Aunque no faltará el mensaje electrónico de algún lector comparándome con Pepillo Origel, no me quedo con las ganas. La historia que les voy a contar viene a mi memoria por la sección de efemérides inserta en una página electrónica: “Julio, 1, 1990. Muere el diestro catalán Mario Cabré, polifacético personaje que fue torero, actor y conductor de programas en televisión”. Así que aquí me tienen. Su paso por el mundo de la tauromaquia no dejó mucha huella, pues siendo un buen torero que tenía el lance a la verónica por tarjeta de presentación, se distrajo en filmaciones, amoríos y otros asuntos. Por ello, su carrera fue corta y de altibajos patentes. Pero, de lo que les quiero hablar es de su faena cumbre, la más envidiable de todas, la que bordó una madrugada de copas y no fue en el ruedo.

 

Estamos en abril de 1950, Cabré era actor en Los amores de Pandora y hacía el papel, por supuesto, de un matador. Ava Gardner era la protagonista. Mientras ella se enamoraba de España, de sus claveles rojos, las guitarras flamencas, los pueblos blancos y de los patios andaluces, él, aplicado, tomaba nota de los ojos intensos, del perfil de diosa romana y del cuerpo de llévame a vivir contigo que tenía la actriz gringa.
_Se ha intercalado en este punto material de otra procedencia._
File: src/hdl/core_settings.svh
`ifndef CORE_SETTINGS_SVH
`define CORE_SETTINGS_SVH

// Data path
`define CORE_WORD_WIDTH 32

// General registers
`define CORE_REG_ADDR_WIDTH 5
`define CORE_REG_COUNT (1 << `CORE_REG_ADDR_WIDTH)

// Shift amount field of R-type shifts
`define CORE_SHAMT_WIDTH 5

`endif

File: src/hdl/mips_isa_pkg.sv
`include "core_settings.svh"

package mips_isa_pkg;

	typedef logic [`CORE_WORD_WIDTH-1:0]     Word_t;
	typedef logic [`CORE_REG_ADDR_WIDTH-1:0] RegAddr_t;
	typedef logic [31:0]                     Inst_t;
	typedef logic [5:0]                      Opcode_t;
	typedef logic [5:0]                      Funct_t;

	// Primary opcodes
	localparam Opcode_t OP_SPECIAL = 6'b000000;
	localparam Opcode_t OP_ADDIU   = 6'b001001;
	localparam Opcode_t OP_SLTI    = 6'b001010;
	localparam Opcode_t OP_ANDI    = 6'b001100;
	localparam Opcode_t OP_ORI     = 6'b001101;
	localparam Opcode_t OP_XORI    = 6'b001110;
	localparam Opcode_t OP_LUI     = 6'b001111;

	// Function codes under SPECIAL
	localparam Funct_t FUNCT_SLL  = 6'b000000;
	localparam Funct_t FUNCT_SRL  = 6'b000010;
	localparam Funct_t FUNCT_ADDU = 6'b100001;
	localparam Funct_t FUNCT_SUBU = 6'b100011;
	localparam Funct_t FUNCT_AND  = 6'b100100;
	localparam Funct_t FUNCT_OR   = 6'b100101;
	localparam Funct_t FUNCT_XOR  = 6'b100110;
	localparam Funct_t FUNCT_SLT  = 6'b101010;
	localparam Funct_t FUNCT_SLTU = 6'b101011;

endpackage

File: src/hdl/pipe_pkg.sv
`include "core_settings.svh"

package pipe_pkg;

	typedef logic [`CORE_SHAMT_WIDTH-1:0] Shamt_t;

	typedef enum logic [3:0] {
		ALU_ADD,
		ALU_SUB,
		ALU_AND,
		ALU_OR,
		ALU_XOR,
		ALU_SLT,
		ALU_SLTU,
		ALU_SLL,
		ALU_SRL,
		ALU_LUI
	} AluOp_t;

	typedef struct packed {
		logic                   we;
		mips_isa_pkg::RegAddr_t waddr;
		mips_isa_pkg::Word_t    wdata;
	} RegWriteReq_t;

	// One lane after decode, before operands are known
	typedef struct packed {
		AluOp_t                 op;
		mips_isa_pkg::RegAddr_t rs;
		mips_isa_pkg::RegAddr_t rt;
		logic                   use_imm;
		mips_isa_pkg::Word_t    imm;
		Shamt_t                 shamt;
		RegWriteReq_t           wr;
	} DecodedOp_t;

	typedef struct packed {
		mips_isa_pkg::Inst_t inst_a;
		mips_isa_pkg::Inst_t inst_b;
	} InstPair_t;

endpackage

File: src/hdl/alu.sv
`timescale 1ns/1ps

module alu (
	input  pipe_pkg::AluOp_t    op,
	input  mips_isa_pkg::Word_t src_a,
	input  mips_isa_pkg::Word_t src_b,
	input  pipe_pkg::Shamt_t    shamt,
	output mips_isa_pkg::Word_t result
);

	logic lt_signed;
	logic lt_unsigned;

	assign lt_signed   = $signed(src_a) < $signed(src_b);
	assign lt_unsigned = src_a < src_b;

	always_comb
	begin
		case (op)
			// No overflow trap, results wrap
			pipe_pkg::ALU_ADD:  result = src_a + src_b;
			pipe_pkg::ALU_SUB:  result = src_a - src_b;
			pipe_pkg::ALU_AND:  result = src_a & src_b;
			pipe_pkg::ALU_OR:   result = src_a | src_b;
			pipe_pkg::ALU_XOR:  result = src_a ^ src_b;
			pipe_pkg::ALU_SLT:  result = {{($bits(result) - 1){1'b0}}, lt_signed};
			pipe_pkg::ALU_SLTU: result = {{($bits(result) - 1){1'b0}}, lt_unsigned};
			pipe_pkg::ALU_SLL:  result = src_b << shamt;
			pipe_pkg::ALU_SRL:  result = src_b >> shamt;
			// Immediate already shifted by decode
			pipe_pkg::ALU_LUI:  result = src_b;
			default:            result = '0;
		endcase
	end

endmodule

File: src/hdl/pair_execute.sv
`timescale 1ns/1ps

module pair_execute (
	input  logic                   clk,
	input  logic                   rst_n,
	input  logic                   pair_valid,
	input  pipe_pkg::DecodedOp_t   dec_a,
	input  pipe_pkg::DecodedOp_t   dec_b,
	input  mips_isa_pkg::Word_t    rdata_a1,
	input  mips_isa_pkg::Word_t    rdata_a2,
	input  mips_isa_pkg::Word_t    rdata_b1,
	input  mips_isa_pkg::Word_t    rdata_b2,
	output logic                   wb_valid,
	output pipe_pkg::RegWriteReq_t wb_a,
	output pipe_pkg::RegWriteReq_t wb_b
);

	localparam pipe_pkg::RegWriteReq_t NO_WRITE = '0;

	logic                   iss_valid;
	pipe_pkg::DecodedOp_t   iss_a;
	pipe_pkg::DecodedOp_t   iss_b;
	mips_isa_pkg::Word_t    iss_a1;
	mips_isa_pkg::Word_t    iss_a2;
	mips_isa_pkg::Word_t    iss_b1;
	mips_isa_pkg::Word_t    iss_b2;
	mips_isa_pkg::Word_t    src_a1;
	mips_isa_pkg::Word_t    src_a2;
	mips_isa_pkg::Word_t    src_b1;
	mips_isa_pkg::Word_t    src_b2;
	mips_isa_pkg::Word_t    res_a;
	mips_isa_pkg::Word_t    res_b;
	pipe_pkg::RegWriteReq_t casc_a;

	always_ff @(posedge clk or negedge rst_n)
	begin
		if (!rst_n)
			iss_valid <= 1'b0;
		else
			iss_valid <= pair_valid;
	end

	always_ff @(posedge clk)
	begin
		if (pair_valid)
		begin
			iss_a  <= dec_a;
			iss_b  <= dec_b;
			iss_a1 <= rdata_a1;
			iss_a2 <= rdata_a2;
			iss_b1 <= rdata_b1;
			iss_b2 <= rdata_b2;
		end
	end

	// Youngest matching writer first
	function automatic mips_isa_pkg::Word_t resolve(
		input mips_isa_pkg::RegAddr_t addr,
		input mips_isa_pkg::Word_t    reg_val,
		input pipe_pkg::RegWriteReq_t cascade,
		input pipe_pkg::RegWriteReq_t older_b,
		input pipe_pkg::RegWriteReq_t older_a
	);
		if (cascade.we && cascade.waddr == addr)
			return cascade.wdata;
		if (older_b.we && older_b.waddr == addr)
			return older_b.wdata;
		if (older_a.we && older_a.waddr == addr)
			return older_a.wdata;
		return reg_val;
	endfunction

	always_comb
	begin
		src_a1 = resolve(iss_a.rs, iss_a1, NO_WRITE, wb_b, wb_a);
		src_a2 = iss_a.use_imm ? iss_a.imm : resolve(iss_a.rt, iss_a2, NO_WRITE, wb_b, wb_a);
	end

	alu alu_a (
		.op     (iss_a.op),
		.src_a  (src_a1),
		.src_b  (src_a2),
		.shamt  (iss_a.shamt),
		.result (res_a)
	);

	// Lane a result as seen by lane b of the same pair
	assign casc_a = '{we: iss_a.wr.we, waddr: iss_a.wr.waddr, wdata: res_a};

	always_comb
	begin
		src_b1 = resolve(iss_b.rs, iss_b1, casc_a, wb_b, wb_a);
		src_b2 = iss_b.use_imm ? iss_b.imm : resolve(iss_b.rt, iss_b2, casc_a, wb_b, wb_a);
	end

	alu alu_b (
		.op     (iss_b.op),
		.src_a  (src_b1),
		.src_b  (src_b2),
		.shamt  (iss_b.shamt),
		.result (res_b)
	);

	always_ff @(posedge clk or negedge rst_n)
	begin
		if (!rst_n)
		begin
			wb_valid <= 1'b0;
			wb_a     <= '0;
			wb_b     <= '0;
		end
		else
		begin
			wb_valid   <= iss_valid;
			wb_a.we    <= iss_valid & iss_a.wr.we;
			wb_a.waddr <= iss_a.wr.waddr;
			wb_a.wdata <= res_a;
			wb_b.we    <= iss_valid & iss_b.wr.we;
			wb_b.waddr <= iss_b.wr.waddr;
			wb_b.wdata <= res_b;
		end
	end

endmodule

File: config.mk
export PLATFORM = sky130hd
export DESIGN_NAME = pair_execute
export DESIGN_NICKNAME = d
export VERILOG_FILES = /design/src/hdl/mips_isa_pkg.sv /design/src/hdl/pipe_pkg.sv /design/src/hdl/alu.sv /design/src/hdl/pair_execute.sv
export VERILOG_INCLUDE_DIRS = /design/src /design/src/hdl
export SDC_FILE = /design/constraint.sdc
export NUM_CORES = 2
export LEC_CHECK = 0
export BUFFER_PORTS_ARGS = -buffer_cell sky130_fd_sc_hd__buf_2
export CAP_MARGIN = 25
export CORE_MARGIN = 5
export CORE_UTILIZATION = 30
export DETAILED_ROUTE_END_ITERATION = 10
export SETUP_SLACK_MARGIN = 0.3
export SLEW_MARGIN = 5
export SYNTH_ARGS = -nofsm -noshare
export SYNTH_HDL_FRONTEND = slang
export SYNTH_HIERARCHICAL = 1
export SYNTH_SLANG_ARGS = --single-unit
File: constraint.sdc
create_clock -name clk -period 12.15 [get_ports clk]
set_input_delay 0 -clock clk [delete_from_list [all_inputs] [get_ports clk]]
set_output_delay 0 -clock clk [all_outputs]
set_load 0.05 [all_outputs]
* Word level (Yosys, flattened, before mapping)
Index checks and enable logic that the tools add are counted.
** Word-level totals
- Bits of input ports :: 311
- Logic and storage cells :: 130
- Output and inout port bits :: 77
- Register bits after elaboration :: 322
** Operators by class
- Bitwise gates (word level) :: 8
- Reductions and logical operators :: 12
- Shifts and indexed selects :: 4
- $lt $le $gt $ge :: 4
- Muxes and demuxes :: 42
- $add $sub $neg :: 4
- Equal/unequal tests :: 28
** Operator list (number)
- 32-bit 2-to-1 mux :: 22
- 32-bit one-hot mux with 10 select lines :: 2
- 32-bit less-than comparator :: 4
- 32-bit adder :: 2
- 32-bit AND :: 2
- 32-bit OR :: 2
- 32-bit by 5-bit << shifter with 32-bit output :: 2
- 32-bit by 5-bit right shift with 32-bit output :: 2
- 32-bit subtractor :: 2
- 32-bit bitwise XOR :: 2
- 5-bit equality test :: 10
- 4-bit by 3-bit equality test with 1-bit output, second input constant :: 8
- 1-bit 2-to-1 mux :: 18
- 4-bit by 2-bit equality test with 1-bit output, second input constant :: 4
- 4-bit equality test, second input constant :: 4
- 1-bit logical AND :: 10
- 4-bit by 1-bit equality test with 1-bit output, second input constant :: 2
- 4-bit zero test :: 2
- 1-bit AND :: 2

* Depth between registers and ports, before layout
- Word-level depth :: 18
- Mapped depth :: 36
- Gate-level depth less buffers :: 34

* Hierarchy
The synthesis kept the hierarchy.
** By module, submodules not included
- pair_execute :: instances 1, cells each 1052, area an instance 13917.1 µm²
- alu (alu_a) :: instances 1, cells each 1193, area an instance 8683.3 µm²
- alu (alu_b) :: instances 1, cells each 1294, area an instance 8351.8 µm²

* Least setup slack after synthesis
No wires, ideal clock.
- Path type :: reg2reg
- Start point :: register wb_a[33] (netlist bit)
- End point :: register wb_b[28] (netlist bit)
- Path slack :: 4.643 ns
- Stages on the path, launching flop included :: 34
- Data arrival time :: 7.371 ns
- Library setup time :: 0.136 ns
- Data required time :: 12.014 ns
- Path through :: dfrtp_1 > xor2_1 > nor4_1 > and3_1 > buf_2 > buf_6 > mux2i_1 > a21oi_1 > inv_1 > fa_1 > nor2b_1 > o21ai_0 > a31oi_1 > a31oi_1 > nand3_1 > a31oi_1 > o21ai_1 > a2111o_1 > o211ai_1 > a22oi_1 > o31ai_1 > ha_1 > inv_1 > fa_1 > nor2b_1 > o211ai_1 > nand3_1 > nor2_1 > o2111ai_1 > a221o_2 > a211oi_2 > o211ai_1 > a32oi_1 > o32ai_1
** RTL lines
- start: declaration :: RTL line pair_execute.sv:14 : output pipe_pkg::RegWriteReq_t wb_a,
- end: declaration :: RTL line pair_execute.sv:15 : output pipe_pkg::RegWriteReq_t wb_b

==> impl_results.md <==
* Crit Reg-Reg Startpoint: wb_a[33]$_DFF_PN0_
* Synth cell types at 106
* Top_reg_cell synth: edfxtp_1
* Async set-reset flop share out of synthesis at 24.2%
* Io pins at 388
* Final Slew Violations at 0
* Reg clk slew, reported paths at 70 ps
* WHS Endpoint: iss_a[56]$_DFFE_PP_
* Port Buffer Count at 323
* First-pass GRT wire length at 219000 µm
* Net count after synthesis at 4046
* Drt total wl at 152000 µm
* FILL cells at 10400
* Area Growth Syn to Fin at 22.6%
* H-tree Lvls at 2
* Initial antenna violation count at 9
* GPL Wtd Cong at 1.02
* Number of synthesized flops with an enable pin at 244
* Post-Synthesis Cells at 3539
* CTS sink cnt at 322
* Setup crit start kind: flip-flop
* Pwr dens at 142 nW/µm²
* Leakage at 15.0 nW
* Vias per cell at 6.08
* Largest cells by area after synthesis: edfxtp_1, ha_1, dfrtp_1
* Area leader, netlist: edfxtp_1
* Final ANT Viol Nets at 0
* Setup slack, reg-to-reg at 1870 ps
* Synth Area per Inst at 8.75 µm²
* Syn. warnings at 6
* Clock Root Buffer: clkbuf_16
* Sequential Power Share at 29.7%
* CTS tree: yes
* Fmax at 0.0973 GHz
* Switching share of power at 46.7%
* Largest net degree at the start of global routing at 81
* Nets at 4503
* Register area at 9280 µm²
* RSZ-0062 raised after global routing: no
* FF+latch count, synth at 322
* Maximum vdd drop at 0.169 mV
* HP Class: in -> reg
* Grt ovf at 0
* Setup TNS at 0 ps
* DR WL/cell at 28.2 µm
* RR Endpoint: wb_b[28]$_DFF_PN0_
* Starting Density at 30.3%
* Most frequent cells in the layout: nor2_1, buf_2, nand2_1
* Hold_ws at 57.9 ps
* Share of cells above drive strength 1 at 18.2%
* Post-cts repair resize count at 0
* Worst setup path category: reg -> reg
* Vias in the first global route at 30800
* Die W at 331 µm
* Tmin final at 10280 ps
* Cell Rows at 117
* Slowest-stage cell, CP: and3_2
* Cell Area, Synth at 31000 µm²
* Final Cycle Share at 84.6%
* Max-slew headroom at the worst pin at 18.2%
* Internal power at 2.87 mW
* Die area at 110000 µm²
* Bufs on Longest Clock Path at 3
* Worst-margin pin slew at 1220 ps
* GRT Total Usage at 26.2%
* Worst path arrival time at 10770 ps
* Commonest non-fill, non-tap cell in the layout: nor2_1
* Final setup violation count at 0
* Max incr delay on CP at 770 ps
* Worst hold start: dec_a[56]
* Critical Path Source: wb_a[33]$_DFF_PN0_
* Worst Reg-to-Reg Cells at 32
* P_sw at 2.52 mW
* Total CTS buffers at 42
* Critical Path RT at 12650 ps
* Vias at 32800
* Hold Path Stages at 2
* Yosys top cell area share at 23.7%
* Critical Path Fanout Max at 17
* Final Hold Viols at 0
* Worst-Skew Late Latency at 660 ps
* Die H at 331 µm
* DRC violations left at 0
* Seq/Total Area, Yosys at 30.0%
* 1st-pass router iterations at 6
* Max-cap violations at 0
* Combinational power share at 45.7%
* HPWL Detailed at 113000 µm
* Core area at 102000 µm²
* Worst clock skew at 75.9 ps
* Multi-input gate area at 19700 µm²
* Status: finished clean
* Clk pwr share at 24.6%
* Crit. End Element: flip-flop
* Drt initial violations at 4865
## final cells by class
type | instances | area share [%]
Multi-Input combinational cell | 2727 | 51.9
Sequential cell | 322 | 24.5
Timing Repair Buffer | 690 | 13.2
Tap cell | 1368 | 4.51
Clock buffer | 44 | 2.79
Inverter | 213 | 2.11
Clock inverter | 34 | 1.01
Antenna cell | 2 | 0.0132
## state kept, by name (all words and copies together) (netlist names)
| signal | flops |
|---|---|
| iss_valid | 1 |
| casc_a | 6 |
| iss_b | 58 |
| wb_valid | 1 |
| iss_a1 | 32 |
| iss_a2 | 32 |
| wb_b | 38 |
| iss_b2 | 32 |
| iss_a | 52 |
| wb_a | 38 |
| iss_b1 | 32 |
## metal layers
| layer | wire, µm | global-route usage [%] | vias to the layer above |
|---|---|---|---|
| met5 | 53 | 0 | - |
| met4 | 8380 | 11.9 | 10 |
| met1 | 61500 | 35.3 | 16000 |
| met2 | 65600 | 39.9 | 2192 |
| li1 | - | - | 14200 |
| met3 | 16700 | 6.27 | 403 |
## what timing repair did
action,4_1_cts,5_1_grt
endpoints found under the hold margin,385,0
endpoints found under the setup margin,0,0
hold buffers,248,0
buffers inserted,0,0
## power groups by stage
stage,logic [mW],registers (mW),clock network [mW]
2_1_floorplan,1.33,1.68,0
3_3_place_gp,2.31,1.62,0
3_5_place_dp,2.31,1.62,0
4_1_cts,2.39,1.60,1.35
5_1_grt,2.60,1.60,1.39
6_report,2.46,1.60,1.32
## per-stage QoR
| step | worst slack [ps] | total power, mW | utilization [%] | instance area (µm²) | instances |
|---|---|---|---|---|---|
| final | 1870 | 5.39 | 37.1 | 37900 | 5400 |
| after detailed placement | 2280 | 3.93 | 33.3 | 34000 | 5071 |
| after global routing | 1560 | 5.59 | 37.1 | 37900 | 5398 |
| after CTS | 2220 | 5.33 | 37.1 | 37900 | 5397 |
| after global placement | 2320 | 3.93 | 33.3 | 34000 | 5069 |
| after floorplan | 4640 | 3.01 | - | 31000 | 3539 |
## cells by family (layout without fill, tap and decap cells)
group	after synthesis	in the layout	share of synthesized area [%]
AO/OA/AOI/OAI	1186	1186	26.8
XOR/XNOR	54	54	1.55
adder cells (fa/ha/maj)	196	196	8.02
buffers and inverters	490	981	6.90
flip-flops	322	322	30.0
multiplexers	266	266	11.9
other	0	2	0
AND/OR/NAND/NOR	1025	1025	14.9
## synth_stat cells (57+ instances only)
cell / instances
o21ai_0: 205
a21oi_1: 242
mux2i_1: 164
nor2_1: 392
buf_2: 57
mux4_2: 77
nand3_1: 88
o22ai_1: 68
clkbuf_1: 164
a211oi_1: 68
ha_1: 192
a22oi_1: 61
nor3_1: 88
inv_1: 210
nand2_1: 281
o31ai_1: 72
dfrtp_1: 78
edfxtp_1: 244
## worst max-delay path by stage
| stage | end | slack, ps | cells past startpoint |
|---|---|---|---|
| after floorplan | wb_b[28]$_DFF_PN0_ | 4640 | 33 |
| after global placement | wb_b[28]$_DFF_PN0_ | 2320 | 32 |
| after detailed placement | wb_b[28]$_DFF_PN0_ | 2280 | 31 |
| after CTS | wb_b[28]$_DFF_PN0_ | 2220 | 31 |
| after global routing | wb_b[28]$_DFF_PN0_ | 1560 | 31 |
| final | wb_b[28]$_DFF_PN0_ | 1870 | 32 |
## worst max-delay path, delay by kind of cell, from the launching register on
family	cells	cell delay (ps)
compound gates	17	5420
simple gates	7	2150
fa+ha+maj	3	1100
buf+inv	3	510
flops	1	470
xor+xnor	1	200
mux	1	180
Note: power is estimated with default switching activity, not from simulation.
No hizo más que ponerse delante del torero para engancharlo con su mirada honda. La artista más bella del mundo lo embrujó con un pestañeo y lo prendió a su cintura con la obsesión de un toro persiguiendo la muleta. Las revistas del corazón europeas empezaron a publicar que Ava Gardner estaba saliendo con un apuesto matador español. También, afirmaron que el diestro había declarado amarla locamente y que ella le correspondía.

 

Mario Cabré engañado por su corazón, confundió la realidad con la ficción de la película en la que actuaba.

 

Empezó a enviarle flores, a llevarla a las plazas donde actuaba, ahí, le brindaba la muerte de los toros y a escribirle versos, que luego, la actriz, despiadada, calificaría de ridículos. Incluso, el matador se dio a la tarea de celarla cuando supo lo de una gargantilla de diamantes, regalo que envío el amante de la estrella de cine, que era, ni más ni menos, que Frank Sinatra. El espada declaró que ese era un collar para “intentar sujetarla”.

 

Sin embargo, el que persevera alcanza. Después de una noche de mucho vino, guitarras, luna gitana, aromas de jazmines y baile, la gran belleza de Ava Gardner acabó metida en cueros en la cama del torero.

 

La frase –esta última- tiene cierta rudeza, pero estarán de acuerdo conmigo que es preferible al horrible eufemismo del “cuchi, cuchi”. A una gachí de bandera tan sensual como lo fue la Gardner, que con tan sólo caminar era capaz de convertir la paz de una cartuja en un zafarrancho de posesos, no le van esas pazguatadas. 

 

Una vez habiendo bordado la faena en un palmo de terreno a esa obra suprema del domingo bíblico, Cabré, bajo la máxima de que el sexo se puede disfrutar dos veces, la primera cuando se hace, y la segunda, cuando se relata a los amigos, tan contento como si hubiera abierto la puerta grande de Las Ventas tres tardes consecutivas, salió a contarlo a quien quisiera oírlo, incluida la prensa. El escándalo fue tal que llegó hasta Norteamérica a los oídos de Frank Sinatra. Tanto así, que primero envío la susodicha gargantilla de diamantes y después, el cantante de New York, New York, se desplazó a la península ibérica para supervisar personalmente el comportamiento de la Gardner. Por su cuenta, el matador, aún tuvo la osadía de advertirle a Sinatra, que no se atreviera a pisar España porque no saldría con vida.

 

Esta colaboración semanal tiene sabor al Gordo y la Flaca. Ustedes perdonarán. Es que me gustan mucho los toros y también, las mujeres en blanco y negro, de Marlene Dietrich a Sofía Loren pasando por María Félix y Miroslava. Encima, me gustan más si las historias que protagonizaron tuvieron algo que ver con el mundo del toreo. De todas maneras, si a alguien no le agradó, que lo diga. Entiendo que si en esta columna le tiro a lo que se mueve, los lectores tienen, por su parte, el sacrosanto derecho de escribir un mensaje mandándome al carajo.